Our repayments on a tracker rate would be about £ 800 a month and the fixed rate would be more like 900 - 1000 a month. We are now paying 600 - 700 pounds a month.
I just wonder whether other people think the interest rates have to rise, I mean the have to don't they at some point?

edwinbear Wed 06-Jul-11 11:41:43

I'm on floating and have no intention to switch. We have worked out we can afford for base rate to rise to around 10% before we would have a problem, and as I work in swaps (what fixed rtes are based on) for a bank, I'm constantly looking at what the predictions for rates will be. If the fixed rates started to look as if they may rise above 10% we'd look to fix then. It's such a pesonal decision though.

mrszimmerman Wed 06-Jul-11 11:47:52

You see it would be really hard for us to fix now at 4. whatever % (for 5 years) but just doable.
And yet no one seems to think it conceivable that the Bank would let them rise that far because of the depth of the recession.
But inflation could force them to make it rise, is that right?
Also we have no idea about the stability of the world market thanks to Greece and the problems we helped them create, and Italy, Ireland, Sp and Portugal.
I just don't know how to make the decision.
If interest rates went up to 10% what would happen to the UK economy? Wouldn't it just collapse?
Sorry for wild economic conversation where I am clearly out of my depth.
This is why I feel so ill equipped to make this decision, it just feels like too much responsibility.
Dh is an optimist and I'm a pessimist which should bring us out in the middle.....

TrillianAstra Wed 06-Jul-11 11:50:10

This isn't really an AIBU question, is it?

You might get more advice in the Proprty/DIY section, or even Legal.

mrszimmerman Wed 06-Jul-11 11:52:59

fair enough... I said I'd go if asked!

CogitoErgoSometimes Wed 06-Jul-11 11:54:03

Base your decision on how well or badly you would cope if interest rates went up significantly. No-one, not even the most well-versed economist, can tell you if and when rates will rise or what would be the top rate. So you have to make an intelligent guess that the average base lending rate of the last 10 years has been around 5% and it will probably get back there in the next 2 or 3. Say that made the payments go up another £200 a month. If it would be no biggie... go with the variable rate. If it would be a train-smash... go with a fixed rate.

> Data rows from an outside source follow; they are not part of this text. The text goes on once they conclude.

**src/verilog/msg_frame_pkg.sv**
```systemverilog
// Shared constants, state types and the checksum function of the message link.
// Assumes both ends are built from this package and run from one 40 MHz clock.
package msg_frame_pkg;

  // ----------------------------------------------------------------
  // Clock and character timing
  // ----------------------------------------------------------------
  localparam int CLK_HZ = 40_000_000;
  localparam int BAUD_DEF = 9600;
  localparam int BIT_CYC_DEF = CLK_HZ / BAUD_DEF;
  localparam int CNT_W = 16;
  localparam int DATA_BITS = 8;
  localparam logic [3:0] CHAR_BITS = 4'h9;
  localparam logic [3:0] STOP_IDX = 4'h9;
  localparam logic LINE_IDLE = 1'b1;
  localparam logic START_LVL = 1'b0;

  // ----------------------------------------------------------------
  // Message layout
  // ----------------------------------------------------------------
  localparam logic [7:0] SYNC_LO = 8'hFF;
  localparam logic [7:0] SYNC_HI = 8'h81;
  localparam logic [15:0] SYNC_WORD = {SYNC_HI, SYNC_LO};
  localparam logic [15:0] MIN_SUM = 16'h8000;
  localparam logic [16:0] W_ID = 17'h00001;
  localparam logic [16:0] W_CNT = 17'h00002;
  localparam logic [16:0] W_FLG = 17'h00003;
  localparam logic [16:0] W_HCK = 17'h00004;
  localparam logic [16:0] W_DATA0 = 17'h00005;

  // ----------------------------------------------------------------
  // States
  // ----------------------------------------------------------------
  typedef enum logic [1:0] {
    F_HUNT = 2'b00,
    F_HDR = 2'b01,
    F_DATA = 2'b10
  } frame_st_t;

  typedef enum logic [1:0] {
    H_IDLE = 2'b00,
    H_SEND = 2'b01,
    H_WAIT = 2'b10
  } host_st_t;

  // Negated sum; the most negative sum cannot be negated so it passes as is
  function automatic logic [15:0] chk_of(input logic [15:0] s);
    return (s == MIN_SUM) ? s : (~s + 16'h0001);
  endfunction

endpackage

```
**src/verilog/ser_link_if.sv**
```systemverilog
// Serial line between the host end and the device end.
// Assumes the host drives the line and holds it at the idle level outside characters.
`timescale 1ns/1ps
interface ser_link_if;
  logic h2d;
  modport host (output h2d);
  modport device (input h2d);
endinterface

```
**src/verilog/msg_deframer.sv**
```systemverilog
// Device end: receives characters, hunts for sync, checks both checksums.
// Assumes the host end frames messages as below; the line is asynchronous to I_CLK.
//
// Notes on behaviour
// - Words travel low byte, then high byte
// - Bits within byte go LSB first
// - Header and data each carry own checksum
// - Header always present; data part optional
// - Acks and requests are header only
// - Every field unit is sixteen bits
// - Fractions sent as scaled integers, no float
// - Each fixed-point field has defined LSB weight
// - Header starts with bytes 255 then 129
// - Header checksum negates sum of four words
// - Third word counts data words; zero is header-only
// - Data checksum ends message, not counted
`timescale 1ns/1ps
module msg_deframer #(
  parameter int BIT_CYC = msg_frame_pkg::BIT_CYC_DEF
) (
  // Clock and reset
  input wire logic I_CLK,
  input wire logic I_ARST_N,
  // Serial link
  ser_link_if.device LNK,
  // Header fields, valid with O_MSG_VALID
  output logic [15:0] O_MSG_ID,
  output logic [15:0] O_COUNT,
  output logic [15:0] O_FLAGS,
  // Data words as they arrive
  output logic [15:0] O_WORD,
  output logic O_WORD_VALID,
  // Message outcome pulses
  output logic O_MSG_VALID,
  output logic O_HDR_ERR,
  output logic O_DATA_ERR
);
  import msg_frame_pkg::*;

  localparam logic [CNT_W-1:0] BIT_M1 = CNT_W'(BIT_CYC - 1);
  localparam logic [CNT_W-1:0] HALF_M1 = CNT_W'(BIT_CYC / 2 - 1);

  // ----------------------------------------------------------------
  // Line synchroniser
  // ----------------------------------------------------------------
  logic rx_m_q;
  logic rx_s_q;

  // Two stages; only the second one is looked at
  always_ff @(posedge I_CLK or negedge I_ARST_N) begin
    if (!I_ARST_N) begin
      rx_m_q <= LINE_IDLE;
      rx_s_q <= LINE_IDLE;
    end else begin
      rx_m_q <= LNK.h2d;
      rx_s_q <= rx_m_q;
    end
  end

  // ----------------------------------------------------------------
  // Character receiver
  // ----------------------------------------------------------------
  logic busy_q;
  logic [CNT_W-1:0] baud_q;
  logic [3:0] bit_q;
  logic [7:0] sh_q;
  logic byte_v_q;
  logic [7:0] byte_q;
  logic tick;
  logic start_seen;

  assign tick = busy_q && (baud_q == '0);
  assign start_seen = !busy_q && (rx_s_q == START_LVL);

  // Start bit is re-checked at mid bit so a glitch does not start a character
  always_ff @(posedge I_CLK or negedge I_ARST_N) begin
    if (!I_ARST_N) begin
      busy_q <= 1'b0;
      baud_q <= '0;
      bit_q <= 4'h0;
      sh_q <= 8'h00;
      byte_v_q <= 1'b0;
      byte_q <= 8'h00;
    end else begin
      byte_v_q <= 1'b0;
      if (start_seen) begin
        busy_q <= 1'b1;
        baud_q <= HALF_M1;
        bit_q <= 4'h0;
      end else if (tick) begin
        baud_q <= BIT_M1;
        if (bit_q == 4'h0) begin
          busy_q <= (rx_s_q == START_LVL);
          bit_q <= 4'h1;
        end else if (bit_q != STOP_IDX) begin
          sh_q <= {rx_s_q, sh_q[7:1]};
          bit_q <= bit_q + 4'h1;
        end else begin
          busy_q <= 1'b0;
          byte_v_q <= (rx_s_q == LINE_IDLE);
          byte_q <= sh_q;
        end
      end else if (busy_q) begin
        baud_q <= baud_q - 1'b1;
      end
    end
  end

  // ----------------------------------------------------------------
  // Message framing
  // ----------------------------------------------------------------
  frame_st_t st_q;
  logic hunt_ff_q;
  logic half_q;
  logic [7:0] lo_q;
  logic [2:0] widx_q;
  logic [15:0] sum_q;
  logic [15:0] dsum_q;
  logic [15:0] rem_q;
  logic [15:0] wrd;
  logic wdone;
  logic hdr_ok;
  logic data_ok;
  logic sync_hit;

  // Word assembly and checksum compares
  assign wrd = {byte_q, lo_q};
  assign wdone = byte_v_q && half_q && (st_q != F_HUNT);
  assign hdr_ok = (wrd == chk_of(sum_q));
  assign data_ok = (wrd == chk_of(dsum_q));
  assign sync_hit = hunt_ff_q && (byte_q == SYNC_HI);

  // Header fields and data are passed on as integers; scaling is left to software
  always_ff @(posedge I_CLK or negedge I_ARST_N) begin
    if (!I_ARST_N) begin
      st_q <= F_HUNT;
      hunt_ff_q <= 1'b0;
      half_q <= 1'b0;
      lo_q <= 8'h00;
      widx_q <= 3'h0;
      sum_q <= 16'h0000;
      dsum_q <= 16'h0000;
      rem_q <= 16'h0000;
      O_MSG_ID <= 16'h0000;
      O_COUNT <= 16'h0000;
      O_FLAGS <= 16'h0000;
      O_WORD <= 16'h0000;
      O_WORD_VALID <= 1'b0;
      O_MSG_VALID <= 1'b0;
      O_HDR_ERR <= 1'b0;
      O_DATA_ERR <= 1'b0;
    end else begin
      O_WORD_VALID <= 1'b0;
      O_MSG_VALID <= 1'b0;
      O_HDR_ERR <= 1'b0;
      O_DATA_ERR <= 1'b0;
      if (byte_v_q && (st_q != F_HUNT)) begin
        half_q <= !half_q;
        lo_q <= byte_q;
      end
      case (st_q)
        F_HUNT: begin
          hunt_ff_q <= byte_v_q ? (byte_q == SYNC_LO) : hunt_ff_q;
          if (byte_v_q && sync_hit) begin
            st_q <= F_HDR;
            half_q <= 1'b0;
            widx_q <= 3'h1;
            sum_q <= SYNC_WORD;
          end
        end
        F_HDR: begin
          if (wdone) begin
            widx_q <= widx_q + 3'h1;
            sum_q <= sum_q + wrd;
            case (widx_q)
              W_ID[2:0]: O_MSG_ID <= wrd;
              W_CNT[2:0]: O_COUNT <= wrd;
              W_FLG[2:0]: O_FLAGS <= wrd;
              default: begin
                hunt_ff_q <= 1'b0;
                if (!hdr_ok) begin
                  O_HDR_ERR <= 1'b1;
                  st_q <= F_HUNT;
                end else if (O_COUNT == 16'h0000) begin
                  O_MSG_VALID <= 1'b1;
                  st_q <= F_HUNT;
                end else begin
                  st_q <= F_DATA;
                  rem_q <= O_COUNT;
                  dsum_q <= 16'h0000;
                end
              end
            endcase
          end
        end
        F_DATA: begin
          if (wdone && (rem_q != 16'h0000)) begin
            O_WORD <= wrd;
            O_WORD_VALID <= 1'b1;
            dsum_q <= dsum_q + wrd;
            rem_q <= rem_q - 16'h0001;
          end else if (wdone) begin
            // Final word is the data checksum, outside the count
            O_MSG_VALID <= data_ok;
            O_DATA_ERR <= !data_ok;
            hunt_ff_q <= 1'b0;
            st_q <= F_HUNT;
          end
        end
        default: begin
          st_q <= F_HUNT;
        end
      endcase
    end
  end

  // concern field meaning only: words pass through unscaled.
endmodule

```
**src/flat_wrapper.sv**
```systemverilog
// flat-port wrapper written by rule: the top's interface ports become plain ports
module msg_deframer_flat import msg_frame_pkg::*;
#(
  parameter int BIT_CYC = msg_frame_pkg::BIT_CYC_DEF
)
  (I_CLK, I_ARST_N, O_MSG_ID, O_COUNT, O_FLAGS, O_WORD, O_WORD_VALID, O_MSG_VALID, O_HDR_ERR, O_DATA_ERR, LNK_h2d);
  ser_link_if LNK_i ();
  input wire logic I_CLK;
  input wire logic I_ARST_N;
  output logic [15:0] O_MSG_ID;
  output logic [15:0] O_COUNT;
  output logic [15:0] O_FLAGS;
  output logic [15:0] O_WORD;
  output logic O_WORD_VALID;
  output logic O_MSG_VALID;
  output logic O_HDR_ERR;
  output logic O_DATA_ERR;
  input wire logic [$bits(LNK_i.h2d)-1:0] LNK_h2d;
  assign LNK_i.h2d = LNK_h2d;
  msg_deframer #(.BIT_CYC(BIT_CYC)) u_core (.I_CLK(I_CLK), .I_ARST_N(I_ARST_N), .LNK(LNK_i), .O_MSG_ID(O_MSG_ID), .O_COUNT(O_COUNT), .O_FLAGS(O_FLAGS), .O_WORD(O_WORD), .O_WORD_VALID(O_WORD_VALID), .O_MSG_VALID(O_MSG_VALID), .O_HDR_ERR(O_HDR_ERR), .O_DATA_ERR(O_DATA_ERR));
endmodule
```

FWIW.... if you choose a fixed rate look for one with low penalities for early redemption. That way, if the market changes radically before the fixed rate expires, you have the potential to switch.

TrillianAstra Wed 06-Jul-11 11:56:33

Not yelling but think you will actually get more people who are doing mortgagey things at the moment hanging around there.

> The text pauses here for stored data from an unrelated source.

--- config.mk ---
export PLATFORM = sky130hd
export DESIGN_NAME = sdds_shaper
export DESIGN_NICKNAME = d
export VERILOG_FILES = /design/src/sdds_ramp.v /design/src/sdds_shaper.v
export VERILOG_INCLUDE_DIRS = /design/src /design/src/shared
export SDC_FILE = /design/constraint.sdc
export NUM_CORES = 2
export LEC_CHECK = 0
export BUFFER_PORTS_ARGS = -buffer_cell sky130_fd_sc_hd__buf_2
export CORE_MARGIN = 2
export CORE_UTILIZATION = 60
export DETAILED_ROUTE_END_ITERATION = 10
export PLACE_DENSITY = 0.74
export SLEW_MARGIN = 20
export SYNTH_ARGS = -nofsm -noshare
export SYNTH_HDL_FRONTEND = slang
export SYNTH_SLANG_ARGS = --single-unit
--- constraint.sdc ---
create_clock -name clk -period 49.8 [get_ports clk]
set_input_delay 9.96 -clock clk [delete_from_list [all_inputs] [get_ports clk]]
set_output_delay 9.96 -clock clk [all_outputs]
set_load 0.02 [all_outputs]
[config.mk]
export PLATFORM = sky130hd
export DESIGN_NAME = sesc_top
export DESIGN_NICKNAME = d
export VERILOG_FILES = /design/src/pkg/sesc_pkg.sv /design/src/hdl/sesc_pin_sync.sv /design/src/hdl/sesc_top.sv
export SDC_FILE = /design/constraint.sdc
export NUM_CORES = 1
export LEC_CHECK = 0
export BUFFER_PORTS_ARGS = -buffer_cell sky130_fd_sc_hd__buf_4
export CORE_ASPECT_RATIO = 0.6
export CORE_UTILIZATION = 54
export CTS_CLUSTER_SIZE = 14
export DETAILED_ROUTE_END_ITERATION = 16
export PLACE_DENSITY = 0.74
export SYNTH_ARGS = -nofsm -noshare
export SYNTH_HDL_FRONTEND = slang
export SYNTH_HIERARCHICAL = 1
export SYNTH_SLANG_ARGS = --single-unit
[constraint.sdc]
create_clock -name clock -period 3.3 [get_ports clock]
set_clock_uncertainty 0.2 [all_clocks]
set_input_delay 0.165 -clock clock [delete_from_list [all_inputs] [get_ports clock]]
set_output_delay 0.165 -clock clock [all_outputs]
set_load 0.02 [all_outputs]
[src/pkg/sesc_pkg.sv]
// Package: register map, field positions and timing constants for the supply enable sequencer
package sesc_pkg;
    // Register map
    localparam logic [7:0] SESC_CFG_ADDR = 8'h2C;
    localparam logic [7:0] SESC_STATUS_ADDR = 8'h2D;
    localparam logic [7:0] SESC_CFG_RESET = 8'h00;
    // Field positions
    localparam int SESC_SRC_HI = 7;
    localparam int SESC_SRC_LO = 6;
    localparam int SESC_SW_EN_BIT = 5;
    localparam int SESC_DLY_HI = 4;
    localparam int SESC_DLY_LO = 3;
    localparam int SESC_SOFT_STOP_BIT = 2;
    localparam int SESC_RAMP_HI = 1;
    localparam int SESC_RAMP_LO = 0;
    // Enable source codes
    localparam logic [1:0] SESC_SRC_ALWAYS = 2'h0;
    localparam logic [1:0] SESC_SRC_PIN = 2'h1;
    localparam logic [1:0] SESC_SRC_SW = 2'h2;
    localparam logic [1:0] SESC_SRC_BOTH = 2'h3;
    // Clock and times
    localparam longint SESC_CLK_HZ = 25000000;
    localparam longint SESC_DLY_0_MS = 0;
    localparam longint SESC_DLY_1_MS = 500;
    localparam longint SESC_DLY_2_MS = 1000;
    localparam longint SESC_DLY_3_MS = 2000;
    localparam longint SESC_RAMP_0_US = 360;
    localparam longint SESC_RAMP_1_US = 10000;
    localparam longint SESC_RAMP_2_US = 20000;
    localparam longint SESC_RAMP_3_US = 40000;
    // Cycle counts (least times round up)
    localparam longint SESC_DLY_1_CYC = (SESC_DLY_1_MS * SESC_CLK_HZ + 999) / 1000;
    localparam longint SESC_DLY_2_CYC = (SESC_DLY_2_MS * SESC_CLK_HZ + 999) / 1000;
    localparam longint SESC_DLY_3_CYC = (SESC_DLY_3_MS * SESC_CLK_HZ + 999) / 1000;
    localparam longint SESC_RAMP_0_CYC = (SESC_RAMP_0_US * SESC_CLK_HZ + 999999) / 1000000;
    localparam longint SESC_RAMP_1_CYC = (SESC_RAMP_1_US * SESC_CLK_HZ + 999999) / 1000000;
    localparam longint SESC_RAMP_2_CYC = (SESC_RAMP_2_US * SESC_CLK_HZ + 999999) / 1000000;
    localparam longint SESC_RAMP_3_CYC = (SESC_RAMP_3_US * SESC_CLK_HZ + 999999) / 1000000;
    localparam int SESC_CNT_W = 26;
    localparam int SESC_SYNC_STAGES = 3;
    // Sequencer states
    typedef enum logic [2:0] {SESC_OFF, SESC_WAIT, SESC_RAMP_UP, SESC_ON, SESC_RAMP_DOWN} sesc_state_t;
endpackage : sesc_pkg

mrszimmerman Wed 06-Jul-11 11:57:24

thanks Cogito, I really appreciate that, I am slightly numerically illiterate and find this whole process terrifying!

tyler80 Wed 06-Jul-11 11:58:07

We're fixing for 5 years. Gives us a chance to get some more equity in the property and is less stressful.

Variable rates aren't that great for us as ftb with a 20% deposit so the savings weren't worth the risk in our case. Only needs to rise a couple of percent for the variable to be greater than our fix. Get very envy when people at work talk about being on trackers at 0.5% above base rate.

CogitoErgoSometimes Wed 06-Jul-11 12:04:51

Should add.... again, if you go for a fixed rate mortgage, check not only the penalties for early redemption but also if there are penalties for paying off lump sums. If you are nervous about owing large amounts of money generally (which I may be wrong but that's what it sounds like) it can be reassuring to pay down some of the capital a little quicker than normal.

Also... worst case scenario.... banks are not so quick to go the repossession route these days as they might have been in the past. They're a lot more flexible about changing terms and doing more things to try to keep people in their homes. The property market being so poor at the moment, they know that they are more likely to get their money back by being flexible with the mortgagee than if they put the property up for sale.

Eventually you have to plump for something that you can live with and then stand by your decision.

Reality Wed 06-Jul-11 12:05:43

Message withdrawn at poster's request.